Large Text Compression Benchmark

31 pointsposted 2 days ago
by redeux

15 Comments

hyperpape

2 hours ago

It's worth noting that the benchmark has not been updated as frequently for the past several years, and some versions of compressors are quite far behind the current implementations (http://www.mattmahoney.net/dc/text.html#history).

The one instance I double-checked (zstd) I don't recall it making a massive difference, but it did make a difference (iirc, the current version was slightly smaller than what was listed in the benchmark).

pella

2 hours ago

agree,

- in the benchmark "zstd 0.6.0" ( Apr 13, 2016 )

- vs. latest zstd v1.5.6 ( Mar 30, 2024 https://github.com/facebook/zstd/releases )

londons_explore

2 minutes ago

Only really worth updating if the results are meaningfully different though.

Since zstd's format is fixed, I doubt there will be massive changes in compression ratio.

nick238

an hour ago

Double your compression ratio for the low, low price of 100,000x slower decompression (zstd: 215GB, 2.2 ns/byte vs. nncp: 106GB, 230 µs/byte)!

The neural network architectures are technically impressive, but unless there's some standard compression dictionary that works for everything (so the training/compression costs amortize down to nil), and silicon architecture dramatically changes to compute-on-memory, I don't know if this would ever take off.
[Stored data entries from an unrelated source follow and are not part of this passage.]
## north
==> flow/design.v (excerpt) <==
module main(
    input wire clk,
    input wire rst,
    input wire [3:0] sensor,
    input wire [2:0] sw,
    output wire [1:0] servo
    );
For scale: roughly 2,100 cells after synthesis, about 180 flip-flops, ~11 I/O pins.
Settings: LEC_CHECK=0, ABC_AREA=0, CAP_MARGIN=20, CORE_MARGIN=2, CORE_UTILIZATION=72, CTS_CLUSTER_DIAMETER=336, CTS_CLUSTER_SIZE=98, SLEW_MARGIN=20; clock period 6.59 ns.
run.sh (not shown) runs the stock make flow with config.mk's settings and CLKGATE_MAP_FILE=.
Seen in the log of north: GRT-0116 during global routing, after which the run never completed.
--- input diff north..south ---
Settings: CTS_CLUSTER_SIZE no longer set, was 98; ABC_AREA now 1, was 0; CORE_UTILIZATION now 57, was 72; CTS_CLUSTER_DIAMETER no longer set, was 336; the clock period (ns, I/O delays scaled along) now 10.1, was 6.59.
STATUS run=south STAGES=ALL_DONE FINAL_CHECKS=FAILED CAUSE=negative setup slack
Diff north -> south: total of buffers placed on input and output ports essentially unchanged; instance tally after logic synthesis increased 16%; area fraction in compound gates decreased 14 points; number of nets at floorplan increased 343.
north → south: chip area estimate from yosys synthesis moved down, simple-gate portion of the synthesized area moved up, initial standard-cell utilization of the core went down by 15 points.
Lossy compression would probably provide huge advantages, but then you need to be domain specific, and can't slap it on anything.

abecedarius

35 minutes ago

The point of the contest was not compression tech for communication and storage. It was a belief that minimizing log loss on large corpora (i.e. message length) was key to AI progress. That should remind you of some pretty hot more-recent developments.
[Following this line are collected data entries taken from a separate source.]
// cordic_stage
module cordic_stage (clk, reset, X_i, Y_i, Z_i, X_O, Y_O, Z_O);
clock: 1.07 ns
lec_check: 0
abc_area: 1
cap_margin: 20
core_margin: 2
core_utilization: 72
cts_cluster_diameter: 392
cts_cluster_size: 95
setup_slack_margin: 0.28
slew_margin: 20
tns_end_percent: 5
run.sh (not shown) runs the stock make flow with config.mk's settings and CLKGATE_MAP_FILE=.
The starting point aborted during clock tree synthesis (4_1_cts), error DPL-0033.
==> next run, changes <==
Settings changed: ABC_AREA 1 to not set, SETUP_SLACK_MARGIN 0.28 to not set.
=>
- With this change the flow died in detailed placement (3_5_place_dp)
- synthesized area falls by 3.7%
- die size falls by 3.7%
- synthesized cell count falls by 22%
==> next run, changes <==
Settings changed: CORE_UTILIZATION 72 to 40, CTS_CLUSTER_DIAMETER 392 to not set, CTS_CLUSTER_SIZE 95 to not set, TNS_END_PERCENT 5 to not set.
Clock period 1.07 ns to 3.52 ns, I/O delays scaled along.
Outcome:
- Now the flow produced a clean layout
- synthesized cell count stays the same
- area after synthesis does not change
- die size increases by 79%
==> next run, changes <==
Settings changed: CORE_UTILIZATION 40 to 52.
Result: The new run completed with no timing, DRC or antenna violations; critical path depth shrinks by 3.

Setup of v45:
Starting RTL as in the previous note.
clock: 2.31 ns
lec_check: 0
cap_margin: 20
core_margin: 2
core_utilization: 63
cts_cluster_diameter: 370
cts_cluster_size: 50
hold_slack_margin: 0.29
setup_slack_margin: 0.6
slew_margin: 20
v45 is listed as incomplete: the tool reported an error in global routing and the run ended there.
Relative to v45, the following input files were edited for v7:
- removing SETUP_SLACK_MARGIN (formerly 0.6)
- removing HOLD_SLACK_MARGIN (formerly 0.29)
- changing CORE_UTILIZATION from 63 to 67
- removing CTS_CLUSTER_SIZE (formerly 50)
- changing CTS_CLUSTER_DIAMETER from 370 to 362
- changing the clock period (ns, I/O delays scaled along) from 2.31 to 3.25
Results
v7 against v45: die size shrank by 5.9%; placed instance area now smaller; worst setup slack after placement went up 0.96 ns; post-DP HPWL dropped 17%. v7 vs v45 on post-cts gate resize count: v7 is the lower one. Cell total after placement shrinks by more than 10% when moving from v45 to v7. Compared with v45, v7 shows a lower core area. Comparing v7 and v45, the one run not ending clean was v45. Re synthesized cell count: no difference whatsoever between v45 and v7.
#### Input delta (v54 over v7)
- removing CTS_CLUSTER_DIAMETER (formerly 362)
- changing CORE_UTILIZATION from 67 to 66
- setting MIN_ROUTING_LAYER to met2 for the first time
- changing the clock period (ns, I/O delays scaled along) from 3.25 to 2.39
Findings:
v54: GRT-0116 in global routing -> run aborted. v54 vs v7: area of the chip up slightly. Number of gates resized after cts for v54 is higher than for v7. Comparing v7 against v54, there is no change at all in synthesized area per cell. Higher count of standard-cell rows was reported by v54, not v7.

## wip/pepper
cordic_stage again, from the RTL that the note above started with.
Design cordic_stage, start of the top module:
module cordic_stage (clk, reset, X_i, Y_i, Z_i, X_O, Y_O, Z_O);
  input clk;
  input reset;
  input  signed [15:0] X_i;
  input  signed [15:0] Y_i;
  input  signed [15:0] Z_i;
  output signed [15:0] X_O;
  output signed [15:0] Y_O;
  output signed [15:0] Z_O;
wire signed [15:0] as_O_asx_w_st1, as_O_asy_w_st1, as_O_asz_w_st1; 
wire signed [15:0] X_w_st1_st2, Y_w_st1_st2, Z_w_st1_st2;
wire signed [15:0] mux_z_st1_out;
wire dff_st1_out, xor_st1;
xor xor_gate(xor_st1, Z_i[15], Z_i[14]);
mux_2to1 mux_st1(.in0(Z_i), .in1({{2{Z_i[14]}}, {Z_i[13:0]}}), .sel(xor_st1), .out(mux_z_st1_out));
dff dff_st1(.in(xor_st1), .out(dff_st1_out), .clk(clk), .reset(reset));
add_sub asx_st1(.as_in1(X_i), .as_in2(Y_i), .as_control(~(mux_z_st1_out[15])), .as_out(as_O_asx_w_st1));
reg16b  reg16bxout_st1(.reg_in(as_O_asx_w_st1), .reg_out(X_w_st1_st2), .clk(clk), .reset(reset));
add_sub asy_st1(.as_in1(Y_i), .as_in2(X_i), .as_control(mux_z_st1_out[15]), .as_out(as_O_asy_w_st1));
reg16b  reg16byout_st1(.reg_in(as_O_asy_w_st1), .reg_out(Y_w_st1_st2), .clk(clk), .reset(reset));
add_sub asz_st1(.as_in1(mux_z_st1_out), .as_in2(16'h2000), .as_control(~(mux_z_st1_out[15])), .as_out(as_O_asz_w_st1));
reg16b  reg16bzout_st1(.reg_in(as_O_asz_w_st1), .reg_out(Z_w_st1_st2), .clk(clk), .reset(reset));
wire signed [15:0] as_O_asx_w_st2, as_O_asy_w_st2, as_O_asz_w_st2, X_w_st2_st3, Y_w_st2_st3, Z_w_st2_st3;
wire dff_st2_out;
dff dff_st2(.in(dff_st1_out), .out(dff_st2_out), .clk(clk), .reset(reset));
add_sub asx_st2(.as_in1(X_w_st1_st2), .as_in2(Y_w_st1_st2 >>> 1), .as_control(~(Z_w_st1_st2[15])), .as_out(as_O_asx_w_st2));
  ...
export LEC_CHECK = 0
export CAP_MARGIN = 5
export CELL_PAD_IN_SITES_GLOBAL_PLACEMENT = 0
export CORE_MARGIN = 2
export CORE_UTILIZATION = 72
export CTS_CLUSTER_SIZE = 43
export GPL_ROUTABILITY_DRIVEN = 0
export GPL_TIMING_DRIVEN = 1
export MAX_ROUTING_LAYER = met4
export MIN_ROUTING_LAYER = met1
export PLACE_DENSITY_LB_ADDON = 0.01
export SLEW_MARGIN = 40
create_clock -name core_clock -period 3.04 [get_ports {clk}]
wip/pepper finished every stage; the final checks, however, were not passed, the failures being negative setup slack.
[inputs] wip/amber vs wip/pepper
- TNS_END_PERCENT: unset -> 15
- CAP_MARGIN: 5 -> 10
- SLEW_MARGIN: 40 -> 0
- GPL_ROUTABILITY_DRIVEN: 0 -> 1
- CORE_UTILIZATION: 72 -> 15
- CELL_PAD_IN_SITES_DETAIL_PLACEMENT: unset -> 1
- the clock period (ns, I/O delays scaled along): 3.04 -> 5.04
==> comparison <==
- [wip/amber] die span in y rose 340 µm relative to wip/pepper
- On final area, wip/amber and wip/pepper are basically level.
- The area added between synthesis and finish was comparable across wip/amber and wip/pepper.
- wip/amber vs wip/pepper — non-clock buffer count dropped by more than half
- Detailed-route wire length for wip/amber: about 40% up relative to wip/pepper
- Diff wip/pepper -> wip/amber | number of instances on the worst hold path | decrease of 1
- Min tally of non-filler cells in the final layout across wip/amber and wip/pepper: wip/pepper
- Relative to wip/pepper, critical path depth decreased by 6 in wip/amber.
- The number of buffers created by CTS in wip/amber sits 38 above the value recorded for wip/pepper.
- Both conditions hold for wip/amber: the flow ran to the end and the final layout passed the timing, DRC and antenna checks.
Relative to wip/amber, the following input files were edited for wip/nickel:
- a change of SLEW_MARGIN from 0 to 15
- a deleted CELL_PAD_IN_SITES_DETAIL_PLACEMENT that had been 1
- a deleted PLACE_DENSITY_LB_ADDON that had been 0.01
- a change of CAP_MARGIN from 10 to 5
- a change of GPL_ROUTABILITY_DRIVEN from 1 to 0
- a deleted TNS_END_PERCENT that had been 15
- a change of CORE_UTILIZATION from 15 to 70
- a change of the clock period (ns, I/O delays scaled along) from 5.04 to 2.9
==> comparison <==
[flow] wip/nickel | stages: complete | final checks: fail | reason: negative setup slack
[compare] base=wip/amber new=wip/nickel: data arrival time of the worst path has increased; sequential share of layout area has decreased.
Of the two values seen for class of the worst hold path, in2reg was produced by wip/nickel and reg2reg by wip/amber.
Maximum count of clock buffers along a single path sits lower in wip/nickel than in wip/amber.
Inputs modified between wip/nickel and wip/tundra:
- PLACE_DENSITY newly set to 0.65
- CTS_CLUSTER_SIZE changed from 43 to 25
- ABC_AREA newly set to 1
- SETUP_SLACK_MARGIN newly set to 0.5
- SLEW_MARGIN changed from 15 to 0
- CORE_UTILIZATION changed from 70 to 72
- the clock period (ns, I/O delays scaled along) changed from 2.9 to 1.94
==> comparison <==
Not one of wip/tundra and wip/nickel finished clean. wip/nickel: flow complete, layout not clean; failing: negative setup slack. Seen in the log of wip/tundra: DPL-0033 during 3_5_place_dp, after which the run never completed. Fraction of the yosys area taken by sequential cells in wip/tundra vs wip/nickel: down 1.0 points. When wip/tundra is set beside wip/nickel, its xor/xnor share of the synthesized area turns out to be 5.9 points smaller. Area of the core of wip/tundra exceeds that of wip/nickel slightly. [compare] base=wip/nickel new=wip/tundra: compound-cell area share of the yosys netlist higher, overall die area grew by 800 µm². Taking wip/tundra over wip/nickel, the synthesized cell count ratio works out to 1.3. Unique cell type count in the Yosys netlist delta for wip/tundra relative to wip/nickel: about 45% lower.
--- input diff wip/tundra..wip/harbor ---
- removing MAX_ROUTING_LAYER (formerly met4)
- removing GPL_TIMING_DRIVEN (formerly 1)
- setting CTS_CLUSTER_DIAMETER to 395 for the first time
- removing GPL_ROUTABILITY_DRIVEN (formerly 0)
- removing CELL_PAD_IN_SITES_GLOBAL_PLACEMENT (formerly 0)
- changing CAP_MARGIN from 5 to 20
- changing SLEW_MARGIN from 0 to 20
- setting TNS_END_PERCENT to 45 for the first time
- removing CTS_CLUSTER_SIZE (formerly 25)
- removing SETUP_SLACK_MARGIN (formerly 0.5)
- removing PLACE_DENSITY (formerly 0.65)
- removing MIN_ROUTING_LAYER (formerly met1)
- changing the clock period (ns, I/O delays scaled along) from 1.94 to 2.66
==> results <==
wip/harbor finished all stages; however, its layout fails the closing checks, the failures being negative setup slack. wip/harbor vs. wip/tundra: share of the synthesized netlist area taken by xor and xnor gates held steady, post-synthesis cell count held steady. [compare] base=wip/tundra new=wip/harbor: fraction of the mapped netlist area in simple logic gates stayed essentially flat; yosys synthesis chip area neither gained nor lost much.
Input-level comparison between wip/maple and wip/harbor:
- ABC_AREA removed (was 1)
- PLACE_DENSITY_LB_ADDON newly set to 0.2
- SETUP_SLACK_MARGIN newly set to 0.92
- CTS_CLUSTER_DIAMETER removed (was 395)
- TNS_END_PERCENT removed (was 45)
- the clock period (ns, I/O delays scaled along) changed from 2.66 to 3.17
### Flow results
- As the logs show, wip/maple stopped at 5_1_grt after a tool error, so it never reached the end of the flow.
- Average footprint of a synthesized cell, wip/maple and wip/harbor, higher one = wip/maple.
- Across both runs, adder and majority gate portion of the synthesized area was higher for wip/maple than for wip/harbor.
- Compared with wip/harbor, wip/maple shows number of buffers inserted during clock tree synthesis that has gone down by a few percent.
- The sequential fraction of the synthesis area in wip/maple sits 1.0 points above the value recorded for wip/harbor.
- Across both runs, proportion of synthesized area in mux cells was higher for wip/maple than for wip/harbor.
- Looking at synthesized net count across wip/maple and wip/harbor, the one that comes out lower is wip/maple.
- From wip/harbor to wip/maple the numbers moved as follows: die height moved down; sum of net half-perimeters after detailed placement moved down; die boundary width moved down.
- NOTE: cell count in the Yosys report in wip/maple falls short of that of wip/harbor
Here was someone else with a similar pov in the 2000s: https://danburfoot.net/research.html

Xcelerate

an hour ago

> unless there's some standard compression dictionary that works for everything

There is, at least for anything worth compressing. It’s called the halting sequence. And while it exists, it’s also uncomputable unfortunately haha.

lxgr

an hour ago

One interesting application could be instant messaging over extremely bandwidth constrained paths. I wouldn’t be surprised if Apple were doing something like this for their satellite-based iMessage implementation.
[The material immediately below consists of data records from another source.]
P:
// top
module top(input clk, rst, ball_speed, serve_type, angle, bat_size, restart, start, en_color, auto, hard_mode, input[3:0] mode, max_score, input[8:0] adc, output sel, size, output sound, output [9:0] RED, GRN, BLU, output HSYNC, VSYNC, px_clk, blank);
Size in the first run: roughly 7400 cells after synthesis, roughly 65 I/O pins.
clock: 13.3 ns
lec_check: 0
abc_area: 1
cap_margin: 20
cell_pad_in_sites_detail_placement: 2
cell_pad_in_sites_global_placement: 2
core_margin: 2
core_utilization: 22
cts_cluster_size: 70
gpl_timing_driven: 0
max_routing_layer: met5
slew_margin: 30
run.sh (not shown) runs the stock make flow with config.mk's settings and CLKGATE_MAP_FILE=.
P ended with every stage complete and zero timing, DRC or antenna violations.
Input changes introduced in Q (baseline for comparison: P):
Settings: GPL_TIMING_DRIVEN removed (was 0); CTS_CLUSTER_SIZE removed (was 70); PLACE_DENSITY newly set to 0.6; CELL_PAD_IN_SITES_GLOBAL_PLACEMENT removed (was 2); SLEW_MARGIN changed from 30 to 20; MAX_ROUTING_LAYER removed (was met5); CORE_UTILIZATION changed from 22 to 24; CELL_PAD_IN_SITES_DETAIL_PLACEMENT removed (was 2); the clock period (ns, I/O delays scaled along) changed from 13.3 to 8.61.
## What came out
Critical path required time: P and Q compared, higher one is P. On delay contributed by the slowest stage of the critical path: between P and Q, it ends up lower for Q. P has a lower core utilization than Q. Re sequential power: P and Q aren't equal, and the higher value belongs to Q. Per the comparison of Q with P, final wirelength shrank by about 20%; worst path buffer plus inverter count roughly the same; internal power summed over all cells increased 0.00064 W. | worst setup slack | Q vs P | worse |.
Modified inputs, R compared to Q
Settings: SETUP_SLACK_MARGIN now -0.36, previously not set; PLACE_DENSITY no longer set, was 0.6; ABC_AREA no longer set, was 1; CORE_UTILIZATION now 72, was 24; the clock period (ns, I/O delays scaled along) now 4.8, was 8.61.
## What came out
Stage in which a tool error killed R: 5_1_grt.
Diff Q -> R | area after synthesis | increase of 4100 um^2
Post-placement cell count (R over Q): decrease, 1114
Going from Q to R, the area fraction in compound gates was found to have gone up by 5.9 points.
Re multiplexer fraction of the synthesized cell area: Q was lower than R.
Taking R over Q, the overall die height ratio works out to 0.61.
Comparing R and Q, the lower yosys stat chip area is on Q.
The number of cells produced by synthesis in R sits about 7% below the value recorded for Q.
Side by side, number of gates resized after cts turned out higher in R than in Q.
The lower post-place instance area of R and Q is in Q.
Input changes introduced in S (baseline for comparison: R):
Settings: a deleted SETUP_SLACK_MARGIN that had been -0.36; an added PLACE_DENSITY of 0.6; a change of CORE_UTILIZATION from 72 to 13; an added ABC_AREA of 1; a change of the clock period (ns, I/O delays scaled along) from 4.8 to 14.0.
==> comparison <==
S: full flow OK, the timing, design-rule and antenna checks passed. Diff R -> S | overall die width | up by more than 100%. S ends up with higher count of placed standard cells including taps than R does. R has a lower total cells reported by yosys after synthesis than S.

---

Starting RTL as in the previous note.
## top
module top(input clk, rst, ball_speed, serve_type, angle, bat_size, restart, start, en_color, auto, hard_mode, input[3:0] mode, max_score, input[8:0] adc, output sel, size, output sound, output [9:0] RED, GRN, BLU, output HSYNC, VSYNC, px_clk, blank);
export LEC_CHECK = 0
export ABC_AREA = 1
export CAP_MARGIN = 5
export CELL_PAD_IN_SITES_DETAIL_PLACEMENT = 0
export CELL_PAD_IN_SITES_GLOBAL_PLACEMENT = 2
export CORE_MARGIN = 2
export CORE_UTILIZATION = 22
export CTS_CLUSTER_SIZE = 70
export GPL_TIMING_DRIVEN = 0
export MAX_ROUTING_LAYER = met4
export SLEW_MARGIN = 30
create_clock -name core_clock -period 13.3 [get_ports {clk}]
The first run produced a clean layout.
Next try:
==> flow/config.mk (replaced) <==
export PLATFORM = sky130hd
export DESIGN_NAME = top
export DESIGN_NICKNAME = top
export VERILOG_FILES = /design/flow/design.v
export SDC_FILE = /design/flow/constraint.sdc
export NUM_CORES = 4
export LEC_CHECK = 0
export CAP_MARGIN = 20
export CORE_MARGIN = 2
export CORE_UTILIZATION = 63
export MAX_ROUTING_LAYER = met4
export SLEW_MARGIN = 20
Effect: Cell area grows by 1.7%; power shrinks by about 6%; register-to-register slack improves by 1.8 ns; hold slack improves by 0.025 ns; setup slack improves by 1.8 ns; clock-buffer cell count shrinks by 5; first-iteration DRC count grows by 100%; core utilization grows by 42 points.

---

top again, from the RTL that the note above started with.
clock: 5.56 ns
lec_check: 0
abc_area: 1
cap_margin: 35
cell_pad_in_sites_detail_placement: 0
cell_pad_in_sites_global_placement: 2
core_aspect_ratio: 1.39
core_margin: 2
core_utilization: 37
gpl_routability_driven: 0
gpl_timing_driven: 0
place_density_lb_addon: 0.02
setup_slack_margin: 1.06
slew_margin: 10
tns_end_percent: 15
The baseline ran to the end with violations: setup timing.
Change:
CAP_MARGIN = 20   (was 35)
CELL_PAD_IN_SITES_DETAIL_PLACEMENT = not set   (was 0)
CELL_PAD_IN_SITES_GLOBAL_PLACEMENT = not set   (was 2)
CORE_ASPECT_RATIO = not set   (was 1.39)
CORE_UTILIZATION = 72   (was 37)
GPL_ROUTABILITY_DRIVEN = not set   (was 0)
GPL_TIMING_DRIVEN = not set   (was 0)
PLACE_DENSITY = 0.6   (was not set)
PLACE_DENSITY_LB_ADDON = not set   (was 0.02)
SETUP_SLACK_MARGIN = not set   (was 1.06)
SLEW_MARGIN = 20   (was 10)
TNS_END_PERCENT = not set   (was 15)
clock period = 14.0 ns   (was 5.56 ns; I/O delays follow)
This time the run ran to the end with no violations.
Setup slack gets better by 7300 ps.
Area after synthesis stays the same.
Register-to-register slack gets better by 7300 ps.
Via count is higher by 5.8%.
Sequential power is lower by 59%.
Utilization is higher by 33 points.
Total power is lower by 60%.
Non-clock buffer count is lower by 267.
Fmax is lower by 14%.
Clock-buffer cell count is lower by 2.
Final area is lower by 9.6%.
Change:
ABC_AREA = 0   (was 1)
PLACE_DENSITY = 0.39   (was 0.6)
SETUP_SLACK_MARGIN = 0.74   (was not set)
clock period = 4.94 ns   (was 14.0 ns; I/O delays follow)
Result:
- The changed run failed in 5_1_grt, error GRT-0116
- die size climbs by a little under a tenth
- synthesized cell count drops by a little under a tenth
- area after synthesis climbs by a little under a tenth
Change:
ABC_AREA = 1   (was 0)
CORE_UTILIZATION = 40   (was 72)
PLACE_DENSITY = 0.6   (was 0.39)
SETUP_SLACK_MARGIN = not set   (was 0.74)
clock period = 8.61 ns   (was 4.94 ns; I/O delays follow)
The changed run produced a clean layout.
Die size goes up by about 65%.
Synthesized area goes down by 8.0%.
Synthesized cell count goes up by 7.7%.
Change:
ABC_AREA = not set   (was 1)
CORE_UTILIZATION = 68   (was 40)
CTS_CLUSTER_SIZE = 34   (was not set)
PLACE_DENSITY = not set   (was 0.6)
clock period = 5.18 ns   (was 8.61 ns; I/O delays follow)
=>
- With this change the flow finished but fails on setup timing
- first-iteration DRC count increases by 110%
- global-route usage increases by 23 points
- sequential share of layout area shrinks by 1.8 points
- cell count went down by 4.3%
- setup slack is worse by 1100 ps
Change:
ABC_AREA = 1   (was not set)
CORE_UTILIZATION = 40   (was 68)
CTS_CLUSTER_SIZE = not set   (was 34)
PLACE_DENSITY = 0.6   (was not set)
clock period = 7.34 ns   (was 5.18 ns; I/O delays follow)
Outcome:
- The new run passed the timing, design-rule and antenna checks
- sequential cell count does not change
- cell area fell by 16%
- clock-buffer cell count rose by 2
- global-route usage fell by 23 points
- setup slack improves by 960 ps
- final cell count rose by 5.8%
- die area rose by 56%
- worst hold slack improves by 14 ps

---

top again, from the RTL that the note above started with.
export LEC_CHECK = 0
export CAP_MARGIN = 20
export CORE_MARGIN = 2
export CORE_UTILIZATION = 66
export CTS_CLUSTER_SIZE = 82
export SETUP_SLACK_MARGIN = 1.3
export SLEW_MARGIN = 20
create_clock -name core_clock -period 4.78 [get_ports {clk}]
The first run did not get past global routing.
Change:
CORE_UTILIZATION = 57   (was 66)
CTS_CLUSTER_SIZE = 62   (was 82)
SETUP_SLACK_MARGIN = 1.85   (was 1.3)
clock period = 6.91 ns   (was 4.78 ns; I/O delays follow)
=> With this change the flow ran to the end with no violations; synthesized area does not change; die area rises by 16%; synthesized cell count stays the same.
Change:
ABC_AREA = 1   (was not set)
CORE_UTILIZATION = 61   (was 57)
CTS_CLUSTER_SIZE = 98   (was 62)
PLACE_DENSITY = 0.6   (was not set)
SETUP_SLACK_MARGIN = not set   (was 1.85)
clock period = 14.0 ns   (was 6.91 ns; I/O delays follow)
After rerunning: Worst setup slack improved by 4.3 ns; fmax fell by about 34%; via count fell by 11%; hold slack got worse by 0.018 ns; flip-flop count is unchanged; routed wire length drops by 24%; total power drops by 51%; synthesized area goes down by 8.0%; sequential power is lower by 52%; critical path depth climbs by 48; combinational power falls by about 50%.
Change:
CORE_UTILIZATION = 56   (was 61)
CTS_CLUSTER_SIZE = not set   (was 98)
SLEW_MARGIN = 5   (was 20)
clock period = 7.07 ns   (was 14.0 ns; I/O delays follow)
Outcome: Synthesized cell count is unchanged; clock-buffer cell count falls by 2; non-clock buffer count went up by 199.

---

== ember ==
Starting RTL as in the previous note.
export LEC_CHECK = 0
export ABC_AREA = 1
export CAP_MARGIN = 25
export CORE_MARGIN = 2
export CORE_UTILIZATION = 72
export CTS_CLUSTER_SIZE = 47
export PLACE_DENSITY_LB_ADDON = 0.06
export SETUP_SLACK_MARGIN = -0.11
export SLEW_MARGIN = 0
export TNS_END_PERCENT = 35
create_clock -name core_clock -period 1.72 [get_ports {clk}]
ember: aborted in 3_5_place_dp (tool error)
What raven does differently from ember at the input level:
Settings: changing SETUP_SLACK_MARGIN from -0.11 to 0.74; changing the clock period (ns, I/O delays scaled along) from 1.72 to 2.5.
==> comparison <==
Status: raven FAILED at 3_5_place_dp (tool error)
Status: area share of xor/xnor cells in the synthesized design parity (raven, ember)
raven -> ember: mux cell area share after synthesis delta 0, exact match
Diff ember..raven | complex-gate fraction of the synthesized area | unchanged
No activity file was given, so power comes from the tool's default toggle rates.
Of course it could also just be a very large “classical” shared dictionary (zstd and brotli can work in that mode, for example).

jeffbee

an hour ago

It does seem as though the training cost of these models ought to be included in their times, because the compressors are useless for any purpose other than compressing English Wikipedia.

gwern

36 minutes ago

In these cases, the models are so small, and have to run on very limited CPU, that the training time is going to be fairly negligible. The top-listed program, nncp, is just 0.06b parameters! https://bellard.org/nncp/nncp_v2.pdf#page=4

gliptic

34 minutes ago

The training cost is included because these NN compressors are running the training while they are compressing. They are general compressors, although the specific variants submitted here may be tuned a little to Wikipedia (e.g. the pre-processors).

pama

2 hours ago

It would be nice to also have a competition of this type where within ressonable limits the size of the compressor does not matter and the material to be compressed is hidden and varied over time. For example up to 10GB compressor size and the dataset is a different random chunk of fineweb every week.

stephantul

28 minutes ago

That’s an interesting idea. I wonder whether it would actually lead to radically different solutions, bit with bigger codebooks.

pmayrgundter

2 hours ago

The very notable thing here is that the best method uses a Transformer, and no other entry does

wmf

an hour ago

Text compression and text generation are both based on modeling so the best approach to text modeling works for both.